A New Era in Treating Corneal Disease
Binkhorst Medal Lecture outlines a future with better outcomes, fewer burdens, and improved quality of life for patients.
Published: Wednesday, November 1, 2023
The treatment of corneal diseases is undergoing a paradigm shift, which will overcome many of the shortcomings of current approaches to dealing with corneal dystrophies and other potentially blinding conditions, said Professor Jorge L Alió in his Binkhorst Medal Lecture at the 2023 ESCRS Congress in Vienna.
“We are at the forefront of an exciting revolution in the treatment of corneal blindness, moving from the old paradigm of cornea tissue substitution to one where cornea tissue regeneration becomes the new standard,” Prof Alió said.
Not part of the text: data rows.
### src/rtl/cdb_arbiter_if.sv
// Result-bus interface between the functional-unit result ports and the CDB arbiter.
// master: the requester side (drives results, observes ready and the broadcast).
// slave:  the arbiter side.
interface cdb_arbiter_if #(
  parameter int NUM_REQ     = 4,
  parameter int TAG_W       = 6,
  parameter int STALL_CNT_W = 16
);
  typedef struct packed {
    logic [TAG_W-1:0] tag;
    logic [31:0]      val;
  } cdb_t;

  logic [NUM_REQ-1:0]             req_valid_i;
  logic [NUM_REQ-1:0][TAG_W-1:0]  req_tag_i;
  logic [NUM_REQ-1:0][31:0]       req_val_i;
  logic [NUM_REQ-1:0]             req_ready_o;
  cdb_t                           cdb_o;
  logic                           cdb_busy_o;
  logic [STALL_CNT_W-1:0]         stall_cnt_o;

  modport master (
    output req_valid_i, req_tag_i, req_val_i,
    input  req_ready_o, cdb_o, cdb_busy_o, stall_cnt_o
  );

  modport slave (
    input  req_valid_i, req_tag_i, req_val_i,
    output req_ready_o, cdb_o, cdb_busy_o, stall_cnt_o
  );
endinterface

### src/rtl/cdb_arbiter.sv
// Round-robin arbiter for the common data bus. One result per cycle is accepted
// and broadcast on the following cycle; a saturating counter tracks cycles with
// more than one pending result.
//
// state     | meaning
// IDLE      | no requester valid; cdb_o returns to NO_VAL, ptr holds
// ARBITRATE | >=1 requester valid; first valid from ptr wins, ptr moves past it
// (the state is implicit in req_valid_i; stored state is ptr, cdb_o, stall count)
module cdb_arbiter #(
  parameter int               NUM_REQ     = 4,
  parameter int               TAG_W       = 6,
  parameter int               STALL_CNT_W = 16,
  parameter logic [TAG_W-1:0] NO_VAL      = '0
) (
  input  logic         clk_i,
  input  logic         reset_ni,
  cdb_arbiter_if.slave bus
);
  localparam int PTR_W = $clog2(NUM_REQ);

  typedef struct packed {
    logic [TAG_W-1:0] tag;
    logic [31:0]      val;
  } cdb_t;

  logic [PTR_W-1:0]       ptr_q, ptr_d;
  cdb_t                   cdb_q, cdb_d;
  logic [STALL_CNT_W-1:0] stall_q, stall_d;

  logic                   gnt_vld;
  logic [PTR_W-1:0]       gnt_idx;
  logic [PTR_W:0]         cand;
  logic [NUM_REQ-1:0]     req_ready;
  logic [TAG_W-1:0]       win_tag;
  logic [31:0]            win_val;
  logic                   contention;

  // Rotating priority search; iterating from the far end lets the closest
  // valid requester to ptr overwrite any later one.
  always_comb begin
    gnt_vld = 1'b0;
    gnt_idx = '0;
    cand    = '0;
    for (int k = NUM_REQ - 1; k >= 0; k--) begin
      cand = {1'b0, ptr_q} + (PTR_W+1)'(k);
      if (cand >= (PTR_W+1)'(NUM_REQ)) begin
        cand = cand - (PTR_W+1)'(NUM_REQ);
      end
      if (bus.req_valid_i[cand[PTR_W-1:0]]) begin
        gnt_vld = 1'b1;
        gnt_idx = cand[PTR_W-1:0];
      end
    end
  end

  // Ready depends only on valid and ptr; gated off while reset is asserted so
  // nothing can be accepted and then lost.
  always_comb begin
    req_ready = '0;
    if (reset_ni && gnt_vld) begin
      req_ready[gnt_idx] = 1'b1;
    end
  end

  assign win_tag    = bus.req_tag_i[gnt_idx];
  assign win_val    = bus.req_val_i[gnt_idx];
  assign contention = $countones(bus.req_valid_i) > 1;

  // Next-state: pointer moves past the winner, broadcast is one cycle only,
  // and a NO_VAL-tagged result is drained without being broadcast.
  always_comb begin
    ptr_d   = ptr_q;
    cdb_d   = '{tag: NO_VAL, val: '0};
    stall_d = stall_q;
    if (gnt_vld) begin
      ptr_d = (gnt_idx == PTR_W'(NUM_REQ - 1)) ? '0 : gnt_idx + PTR_W'(1);
      if (win_tag != NO_VAL) begin
        cdb_d = '{tag: win_tag, val: win_val};
      end
    end
    if (contention && (stall_q != '1)) begin
      stall_d = stall_q + STALL_CNT_W'(1);
    end
  end

  // State registers, cleared asynchronously.
  always_ff @(posedge clk_i or negedge reset_ni) begin
    if (!reset_ni) begin
      ptr_q   <= '0;
      cdb_q   <= '{tag: NO_VAL, val: '0};
      stall_q <= '0;
    end else begin
      ptr_q   <= ptr_d;
      cdb_q   <= cdb_d;
      stall_q <= stall_d;
    end
  end

  assign bus.req_ready_o = req_ready;
  assign bus.cdb_o       = cdb_q;
  assign bus.cdb_busy_o  = (cdb_q.tag != NO_VAL);
  assign bus.stall_cnt_o = stall_q;

  // A requester presenting the NO_VAL tag is a producer bug; flag it when it wins.
  novaltag_a: assert property (@(posedge clk_i) disable iff (!reset_ni)
                               !(gnt_vld && (win_tag == NO_VAL)))
    else $warning("cdb_arbiter: requester %0d presented the NO_VAL tag", gnt_idx);

endmodule
$ cat src/rtl/aclint_memory_pkg.sv
// Shared ACLINT constants (package eei): device offsets, decoder window and the byte-merge helper.
package eei;

  localparam int XLEN = 64;

  localparam logic [15:0] ACLINT_MSIP_OFS     = 16'h0000;
  localparam logic [15:0] ACLINT_MTIMECMP_OFS = 16'h4000;
  localparam logic [15:0] ACLINT_MTIME_OFS    = 16'hBFF8;

  // Window the data-memory decoder routes to this device.
  localparam logic [31:0] ACLINT_BASE = 32'h0200_0000;
  localparam logic [31:0] ACLINT_SIZE = 32'h0001_0000;

  typedef enum logic [1:0] {
    SEL_NONE,
    SEL_MSIP,
    SEL_MTIMECMP,
    SEL_MTIME
  } aclint_sel_e;

  function automatic logic [XLEN-1:0] byte_merge(input logic [XLEN-1:0] old_v,
                                                 input logic [XLEN-1:0] wdata,
                                                 input logic [XLEN-1:0] bmask);
    return (wdata & bmask) | (old_v & ~bmask);
  endfunction

endpackage

$ cat src/rtl/aclint_if.sv
// Timer/software-interrupt outputs consumed by the CSR unit (mip.MTIP, mip.MSIP, TIME).
interface aclint_if;
  logic        msip;
  logic        mtip;
  logic [63:0] mtime;

  modport master (output msip, output mtip, output mtime);
  modport slave  (input  msip, input  mtip, input  mtime);
endinterface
The need for new treatments is pressing, he stressed, noting that corneal blindness is the second most common cause of blindness worldwide, with treatment limited by the number of donors for corneal transplants.
“The shortage of corneas results in over 40,000 visually impaired people waiting for corneal transplants every year in Europe alone, with 10 million untreated corneal blindness patients globally and 1.5 million new cases of corneal blindness annually,” he said.
This number is rising due to the ageing population and corneal graft failure, which often occurs due to rejection, becoming even more likely with each successive graft and new indication.
New solutions needed
“There is a need for new solutions to avoid tissue substitution, preferably immunologically neutral ones, independent from human donor tissue, with unlimited accessibility that will probably be more cost effective than corneal grafts in the long term,” he said.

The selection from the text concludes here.